§ **Stored items from a collection**
※ ※ ※

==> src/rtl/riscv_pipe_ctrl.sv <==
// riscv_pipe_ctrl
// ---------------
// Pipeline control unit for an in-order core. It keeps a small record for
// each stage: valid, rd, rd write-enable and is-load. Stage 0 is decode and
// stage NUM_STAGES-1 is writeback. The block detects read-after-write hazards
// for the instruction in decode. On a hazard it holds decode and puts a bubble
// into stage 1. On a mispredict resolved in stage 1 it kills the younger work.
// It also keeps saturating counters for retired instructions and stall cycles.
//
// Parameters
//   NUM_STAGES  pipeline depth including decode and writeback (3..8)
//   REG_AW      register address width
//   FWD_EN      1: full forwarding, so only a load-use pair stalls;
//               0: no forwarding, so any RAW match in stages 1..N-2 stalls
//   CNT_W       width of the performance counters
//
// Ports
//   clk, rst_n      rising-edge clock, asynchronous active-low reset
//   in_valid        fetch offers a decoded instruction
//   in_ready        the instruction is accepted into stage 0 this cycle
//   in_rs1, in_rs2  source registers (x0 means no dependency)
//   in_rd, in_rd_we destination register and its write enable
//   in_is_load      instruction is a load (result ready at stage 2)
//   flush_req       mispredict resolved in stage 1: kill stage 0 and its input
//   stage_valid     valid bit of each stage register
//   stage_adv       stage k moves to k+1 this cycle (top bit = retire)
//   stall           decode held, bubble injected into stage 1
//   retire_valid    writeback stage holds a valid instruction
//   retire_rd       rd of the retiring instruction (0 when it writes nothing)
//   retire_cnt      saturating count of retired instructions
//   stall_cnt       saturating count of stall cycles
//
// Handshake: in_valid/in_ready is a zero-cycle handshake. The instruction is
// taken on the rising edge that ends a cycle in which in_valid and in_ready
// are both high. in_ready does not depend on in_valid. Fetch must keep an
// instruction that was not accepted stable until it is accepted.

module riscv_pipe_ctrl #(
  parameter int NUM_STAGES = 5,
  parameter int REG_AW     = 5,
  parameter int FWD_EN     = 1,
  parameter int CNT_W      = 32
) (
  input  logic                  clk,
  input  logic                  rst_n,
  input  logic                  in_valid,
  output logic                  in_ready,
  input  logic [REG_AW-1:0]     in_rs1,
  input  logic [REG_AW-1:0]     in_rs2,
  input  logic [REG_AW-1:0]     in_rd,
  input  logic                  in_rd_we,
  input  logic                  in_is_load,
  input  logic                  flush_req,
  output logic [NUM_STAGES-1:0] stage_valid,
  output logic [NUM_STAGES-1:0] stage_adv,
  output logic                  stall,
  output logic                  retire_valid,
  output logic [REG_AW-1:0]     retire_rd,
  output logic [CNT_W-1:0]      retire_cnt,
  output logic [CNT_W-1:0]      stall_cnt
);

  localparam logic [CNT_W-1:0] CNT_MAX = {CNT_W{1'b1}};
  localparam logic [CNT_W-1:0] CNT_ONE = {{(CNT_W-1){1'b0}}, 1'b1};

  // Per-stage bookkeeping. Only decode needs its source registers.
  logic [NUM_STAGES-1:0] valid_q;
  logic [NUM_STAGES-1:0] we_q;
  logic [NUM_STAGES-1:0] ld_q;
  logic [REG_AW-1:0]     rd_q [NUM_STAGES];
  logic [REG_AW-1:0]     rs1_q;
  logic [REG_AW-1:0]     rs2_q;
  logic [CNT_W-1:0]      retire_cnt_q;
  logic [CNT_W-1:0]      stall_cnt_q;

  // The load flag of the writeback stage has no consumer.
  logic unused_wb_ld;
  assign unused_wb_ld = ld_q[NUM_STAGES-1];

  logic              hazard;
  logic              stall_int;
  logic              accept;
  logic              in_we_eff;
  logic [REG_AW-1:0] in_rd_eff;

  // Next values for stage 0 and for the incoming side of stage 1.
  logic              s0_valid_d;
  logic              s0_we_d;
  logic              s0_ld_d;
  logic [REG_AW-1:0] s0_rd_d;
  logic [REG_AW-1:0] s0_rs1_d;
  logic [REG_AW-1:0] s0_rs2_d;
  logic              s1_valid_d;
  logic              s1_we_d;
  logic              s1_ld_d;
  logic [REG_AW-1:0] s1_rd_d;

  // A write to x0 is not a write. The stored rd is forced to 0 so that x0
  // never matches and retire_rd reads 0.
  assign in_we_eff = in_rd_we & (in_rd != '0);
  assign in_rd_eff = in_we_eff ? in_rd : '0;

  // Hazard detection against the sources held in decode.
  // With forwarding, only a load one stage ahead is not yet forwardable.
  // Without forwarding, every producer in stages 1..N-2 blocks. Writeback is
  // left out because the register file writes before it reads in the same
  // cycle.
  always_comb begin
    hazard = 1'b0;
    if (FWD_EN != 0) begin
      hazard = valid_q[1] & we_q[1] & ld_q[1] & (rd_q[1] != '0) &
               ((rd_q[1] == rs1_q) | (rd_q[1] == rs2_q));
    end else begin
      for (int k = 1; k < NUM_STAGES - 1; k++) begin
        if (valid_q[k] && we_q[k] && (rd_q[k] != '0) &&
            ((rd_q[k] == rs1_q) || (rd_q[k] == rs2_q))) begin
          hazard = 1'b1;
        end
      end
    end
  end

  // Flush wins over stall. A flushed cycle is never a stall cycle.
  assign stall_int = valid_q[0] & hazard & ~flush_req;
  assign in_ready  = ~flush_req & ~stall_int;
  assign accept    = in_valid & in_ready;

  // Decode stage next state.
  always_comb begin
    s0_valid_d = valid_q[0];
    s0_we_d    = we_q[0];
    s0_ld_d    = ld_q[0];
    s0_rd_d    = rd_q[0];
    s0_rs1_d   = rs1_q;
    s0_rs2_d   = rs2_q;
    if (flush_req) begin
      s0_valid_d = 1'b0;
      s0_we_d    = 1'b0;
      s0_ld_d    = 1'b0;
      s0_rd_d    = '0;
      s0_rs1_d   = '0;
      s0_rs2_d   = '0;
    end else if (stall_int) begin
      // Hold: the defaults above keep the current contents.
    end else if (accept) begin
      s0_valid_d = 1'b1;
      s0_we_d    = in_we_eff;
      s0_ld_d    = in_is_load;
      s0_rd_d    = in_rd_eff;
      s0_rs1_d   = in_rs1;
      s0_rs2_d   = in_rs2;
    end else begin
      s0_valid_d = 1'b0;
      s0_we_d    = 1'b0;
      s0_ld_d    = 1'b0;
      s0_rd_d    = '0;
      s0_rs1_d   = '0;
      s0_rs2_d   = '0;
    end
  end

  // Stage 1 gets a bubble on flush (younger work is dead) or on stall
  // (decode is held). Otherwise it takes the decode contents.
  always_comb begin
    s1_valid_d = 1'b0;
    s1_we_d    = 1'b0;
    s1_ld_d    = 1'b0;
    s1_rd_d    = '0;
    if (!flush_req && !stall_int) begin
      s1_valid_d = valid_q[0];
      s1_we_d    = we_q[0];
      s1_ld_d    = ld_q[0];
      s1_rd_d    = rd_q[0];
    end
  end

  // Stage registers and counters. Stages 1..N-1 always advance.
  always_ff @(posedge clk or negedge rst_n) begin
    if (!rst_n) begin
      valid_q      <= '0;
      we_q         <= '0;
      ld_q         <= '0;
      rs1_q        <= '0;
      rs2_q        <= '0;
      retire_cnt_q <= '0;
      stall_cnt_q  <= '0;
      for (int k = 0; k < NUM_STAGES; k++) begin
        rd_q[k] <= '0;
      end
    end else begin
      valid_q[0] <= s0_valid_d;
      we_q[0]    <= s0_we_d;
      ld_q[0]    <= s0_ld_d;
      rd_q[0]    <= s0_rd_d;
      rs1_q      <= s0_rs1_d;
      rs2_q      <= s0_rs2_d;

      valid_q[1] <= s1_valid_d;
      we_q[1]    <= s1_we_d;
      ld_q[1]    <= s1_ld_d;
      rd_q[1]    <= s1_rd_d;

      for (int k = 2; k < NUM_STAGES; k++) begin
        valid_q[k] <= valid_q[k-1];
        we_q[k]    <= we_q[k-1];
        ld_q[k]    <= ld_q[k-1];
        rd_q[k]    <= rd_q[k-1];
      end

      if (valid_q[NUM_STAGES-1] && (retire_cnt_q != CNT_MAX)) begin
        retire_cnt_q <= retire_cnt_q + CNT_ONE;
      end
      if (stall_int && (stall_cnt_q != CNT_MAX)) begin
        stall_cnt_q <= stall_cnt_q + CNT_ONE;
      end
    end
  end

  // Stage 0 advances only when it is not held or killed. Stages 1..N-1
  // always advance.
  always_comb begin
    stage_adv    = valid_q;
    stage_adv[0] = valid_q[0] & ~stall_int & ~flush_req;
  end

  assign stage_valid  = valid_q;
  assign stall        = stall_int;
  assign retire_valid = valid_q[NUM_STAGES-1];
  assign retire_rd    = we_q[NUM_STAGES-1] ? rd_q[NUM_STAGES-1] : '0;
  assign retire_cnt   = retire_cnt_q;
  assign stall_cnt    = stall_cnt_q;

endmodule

※ ※ ※

§ **Your instructions**
Give the number of lines in the data that include the string "bubble", please, and nothing else.

§ **Output for this exercise**
3